(Saved data entries)
$ cat src/lts_rsp_if.sv
interface lts_rsp_if;
   import lts_pkg::*;

   logic               valid;
   logic               ready;
   logic [PHASE_W-1:0] phase;
   logic               throttle_down_hold;
   logic               reverse_hold;
   logic               arm_accepted;
   logic               already_armed;
   logic               speed_too_high;
   logic               flaps_too_low;
   logic               gear_not_down;
   logic               height_too_high;

   modport source (
      output valid, phase, throttle_down_hold, reverse_hold, arm_accepted,
             already_armed, speed_too_high, flaps_too_low, gear_not_down,
             height_too_high,
      input  ready
   );
   modport sink (
      input  valid, phase, throttle_down_hold, reverse_hold, arm_accepted,
             already_armed, speed_too_high, flaps_too_low, gear_not_down,
             height_too_high,
      output ready
   );
endinterface

$ cat src/lts_csr_if.sv
interface lts_csr_if;
   import lts_pkg::*;

   logic                  valid;
   logic                  ready;
   logic [CSR_IDX_W-1:0]  index;
   logic [CSR_DATA_W-1:0] data;

   modport source (output valid, index, data, input ready);
   modport sink   (input valid, index, data, output ready);
endinterface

PROMPT. Output each record precisely as written.

ANSWER SPACE.
$ cat src/lts_rsp_if.sv
interface lts_rsp_if;
   import lts_pkg::*;

   logic               valid;
   logic               ready;
   logic [PHASE_W-1:0] phase;
   logic               throttle_down_hold;
   logic               reverse_hold;
   logic               arm_accepted;
   logic               already_armed;
   logic               speed_too_high;
   logic               flaps_too_low;
   logic               gear_not_down;
   logic               height_too_high;

   modport source (
      output valid, phase, throttle_down_hold, reverse_hold, arm_accepted,
             already_armed, speed_too_high, flaps_too_low, gear_not_down,
             height_too_high,
      input  ready
   );
   modport sink (
      input  valid, phase, throttle_down_hold, reverse_hold, arm_accepted,
             already_armed, speed_too_high, flaps_too_low, gear_not_down,
             height_too_high,
      output ready
   );
endinterface

$ cat src/lts_csr_if.sv
interface lts_csr_if;
   import lts_pkg::*;

   logic                  valid;
   logic                  ready;
   logic [CSR_IDX_W-1:0]  index;
   logic [CSR_DATA_W-1:0] data;

   modport source (output valid, index, data, input ready);
   modport sink   (input valid, index, data, output ready);
endinterface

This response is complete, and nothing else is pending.